En las últimas décadas nuestra comprensión del bilingüismo ha cambiado mucho. Al principio se pensaba que dominar dos vocabularios provocaría trastornos del lenguaje en los niños. Sin embargo, se ha demostrado que no es así. De hecho, las personas bilingües alcanzan mejores resultados en las tareas que requieren una buena dosis de atención, memoria a corto plazo e inhibición de los impulsos, es lo que en Psicología se conoce como "control ejecutivo".

Se cree que esa "ventaja bilingüe" no solo se debe al aprendizaje de un nuevo idioma sino, sobre todo, al uso sistemático de ambos. Sin embargo, aún hay muchas personas que lo ponen en duda, por lo que neurocientíficos del Georgetown University Medical Center decidieron comprobar si realmente hablar dos idiomas es tan beneficioso para el cerebro.

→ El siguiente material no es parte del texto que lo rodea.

==> src/rtl/booth_accum_valid_pipe.sv <==
// Valid delay line: a 1 pushed at an issue appears on tap_o DEPTH cycles later,
// lining up with the multiplier result for that issue.
module valid_pipe #(
  parameter int unsigned DEPTH = 3
) (
  input  logic CLK,
  input  logic RST,
  input  logic push_i,
  output logic tap_o
);

  logic [DEPTH-1:0] pipe_q;
  logic [DEPTH-1:0] pipe_d;

  generate
    if (DEPTH == 1) begin : g_single
      always_comb pipe_d = push_i;
    end else begin : g_shift
      always_comb pipe_d = {pipe_q[DEPTH-2:0], push_i};
    end
  endgenerate

  always_ff @(posedge CLK or negedge RST) begin
    if (!RST) begin
      pipe_q <= '0;
    end else begin
      pipe_q <= pipe_d;
    end
  end

  assign tap_o = pipe_q[DEPTH-1];

endmodule

==> src/rtl/booth_accum.sv <==
// Dot-product accumulator behind a fixed-latency multiplier: issues len operand
// pairs, sums the returning products, then holds the group sum until accepted.
module booth_accum
  import booth_accum_pkg::*;
#(
  parameter int unsigned MUL_LAT = MUL_LAT_DEF,
  parameter int unsigned ACC_W   = ACC_W_DEF
) (
  input  logic                     CLK,
  input  logic                     RST,
  input  logic                     start,
  input  logic [LEN_W-1:0]         len,
  input  logic                     in_valid,
  output logic                     in_ready,
  input  logic signed [PROD_W-1:0] product,
  output logic signed [ACC_W-1:0]  sum,
  output logic                     sum_valid,
  input  logic                     sum_ready,
  output logic                     busy
);

  state_e                   state_q, state_d;
  logic signed [ACC_W-1:0]  acc_q, acc_d;
  logic signed [ACC_W-1:0]  sum_q, sum_d;
  logic [LEN_W-1:0]         len_q, len_d;
  logic [LEN_W-1:0]         issued_q, issued_d;
  logic [LEN_W-1:0]         received_q, received_d;
  logic                     sum_valid_q, busy_q;
  logic                     issue;
  logic                     tap;

  // Ready is a pure function of state and counts so the source sees it same-cycle.
  assign in_ready = (state_q == ST_ACCUM) && (issued_q < len_q);
  assign issue    = in_valid && in_ready;

  valid_pipe #(
    .DEPTH (MUL_LAT)
  ) u_valid_pipe (
    .CLK    (CLK),
    .RST    (RST),
    .push_i (issue),
    .tap_o  (tap)
  );

  always_comb begin
    state_d    = state_q;
    acc_d      = acc_q;
    sum_d      = sum_q;
    len_d      = len_q;
    issued_d   = issued_q;
    received_d = received_q;

    case (state_q)
      ST_IDLE: begin
        if (start) begin
          len_d = len;
          if (len != '0) begin
            state_d    = ST_ACCUM;
            acc_d      = '0;
            issued_d   = '0;
            received_d = '0;
          end else begin
            state_d = ST_HOLD;
            sum_d   = '0;
          end
        end
      end

      ST_ACCUM: begin
        if (issue) begin
          issued_d = issued_q + LEN_W'(1);
        end
        if (tap) begin
          acc_d      = acc_q + ACC_W'(product);
          received_d = received_q + LEN_W'(1);
        end
        // Leave on the edge that retires the last product so sum includes it.
        if (received_d == len_q) begin
          state_d = ST_HOLD;
          sum_d   = acc_d;
        end
      end

      ST_HOLD: begin
        if (sum_ready) begin
          state_d = ST_IDLE;
        end
      end

      default: begin
        state_d = ST_IDLE;
      end
    endcase
  end

  always_ff @(posedge CLK or negedge RST) begin
    if (!RST) begin
      state_q     <= ST_IDLE;
      acc_q       <= '0;
      sum_q       <= '0;
      len_q       <= '0;
      issued_q    <= '0;
      received_q  <= '0;
      sum_valid_q <= 1'b0;
      busy_q      <= 1'b0;
    end else begin
      state_q     <= state_d;
      acc_q       <= acc_d;
      sum_q       <= sum_d;
      len_q       <= len_d;
      issued_q    <= issued_d;
      received_q  <= received_d;
      sum_valid_q <= (state_d == ST_HOLD);
      busy_q      <= (state_d != ST_IDLE);
    end
  end

  assign sum       = sum_q;
  assign sum_valid = sum_valid_q;
  assign busy      = busy_q;

endmodule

En el experimento comprobaron el volumen de materia gris de personas bilingües y monolingües. Así constataron que, efectivamente, las personas que hablan dos idiomas tienen más materia gris en los lóbulos frontales y parietales, que son las zonas del cerebro involucradas en el control ejecutivo.

¿Cuál es la función de la materia gris?


La materia gris se encuentra fundamentalmente en la corteza cerebral, la zona más compleja del sistema nervioso. Las células que componen la sustancia gris no tienen mielina, por lo que no pueden transmitir rápidamente los impulsos nerviosos. Su función es otra: procesar la información y facilitar el razonamiento. Por eso, se ha asociado la cantidad de materia gris con la inteligencia y la capacidad para resolver problemas.

Sin embargo, lo más interesante es que el volumen de materia gris que existe en el cerebro depende en gran medida de las experiencias que viven las personas a lo largo de su vida. De hecho, un estudio realizado en el University College London había descubierto que los taxistas tienen más materia gris en las áreas del cerebro implicadas en la navegación espacial, lo cual no es extraño ya que por su profesión se ven obligados a usar mucho más estas zonas cerebrales.

¿Por qué hablar dos idiomas es tan beneficioso para el cerebro?


Estos neurocientíficos se preguntaron si el mayor volumen de materia gris se debía al hecho de hablar dos idiomas o si dependía únicamente del vocabulario aprendido. Para encontrar una respuesta, no se limitaron a analizar el cerebro de personas monolingües y bilingües sino que además trabajaron con personas que dominaban su idioma materno y conocían además el lenguaje de señas. 

Así descubrieron que solo quienes hablaban dos idiomas tenían un mayor volumen de materia gris. Estos resultados sugieren que los cambios a nivel cerebral no se deben simplemente a adquirir un vocabulario más extenso sino que dependen del esfuerzo que hace nuestro cerebro a la hora de hablar, ya que se ve obligado a desconectar un idioma para activar el otro, involucrando para ello diferentes áreas.

De hecho, un estudio anterior realizado en la Universidad de Kentucky había demostrado que las personas bilingües son mejores en la multitarea ya que pueden conectarse y desconectarse rápidamente. También son más flexibles y pueden adaptarse con mayor rapidez a los cambios inesperados. Por si fuera poco, se conoce que estas habilidades se conservan en la edad adulta, por lo que aprender un segundo idioma también protege el cerebro de la demencia.

Estas investigaciones desvelan que nuestro cerebro tiene una enorme plasticidad y que cambia en dependencia de la estimulación, incluso en la edad adulta. Por tanto, si aún no conoces un segundo idioma, aún estás a tiempo para aprenderlo y, sobre todo, practicarlo ;)


Fuentes:
Olulade, O. A. et. Al. (2016) Neuroanatomical Evidence in Support of the Bilingual Advantage Theory. Cerebral Cortex; 26 (7): 3196-3204.
Gold, B. T. et. Al. (2013) Lifelong Bilingualism Maintains Neural Efficiency for Cognitive Control in Aging. The Journal of Neuroscience; 33(2): 387-396.
Fergur, I. M. et. Al. (2010) Delaying the onset of Alzheimer disease. Bilingualism as a form of cognitive reserve. Neurology; 75(19): 1726-1729.
Maguire, E. A. et. Al. (2006) London taxi drivers and bus drivers: a structural MRI and neuropsychological analysis. Hippocampus;16(12): 1091-1101.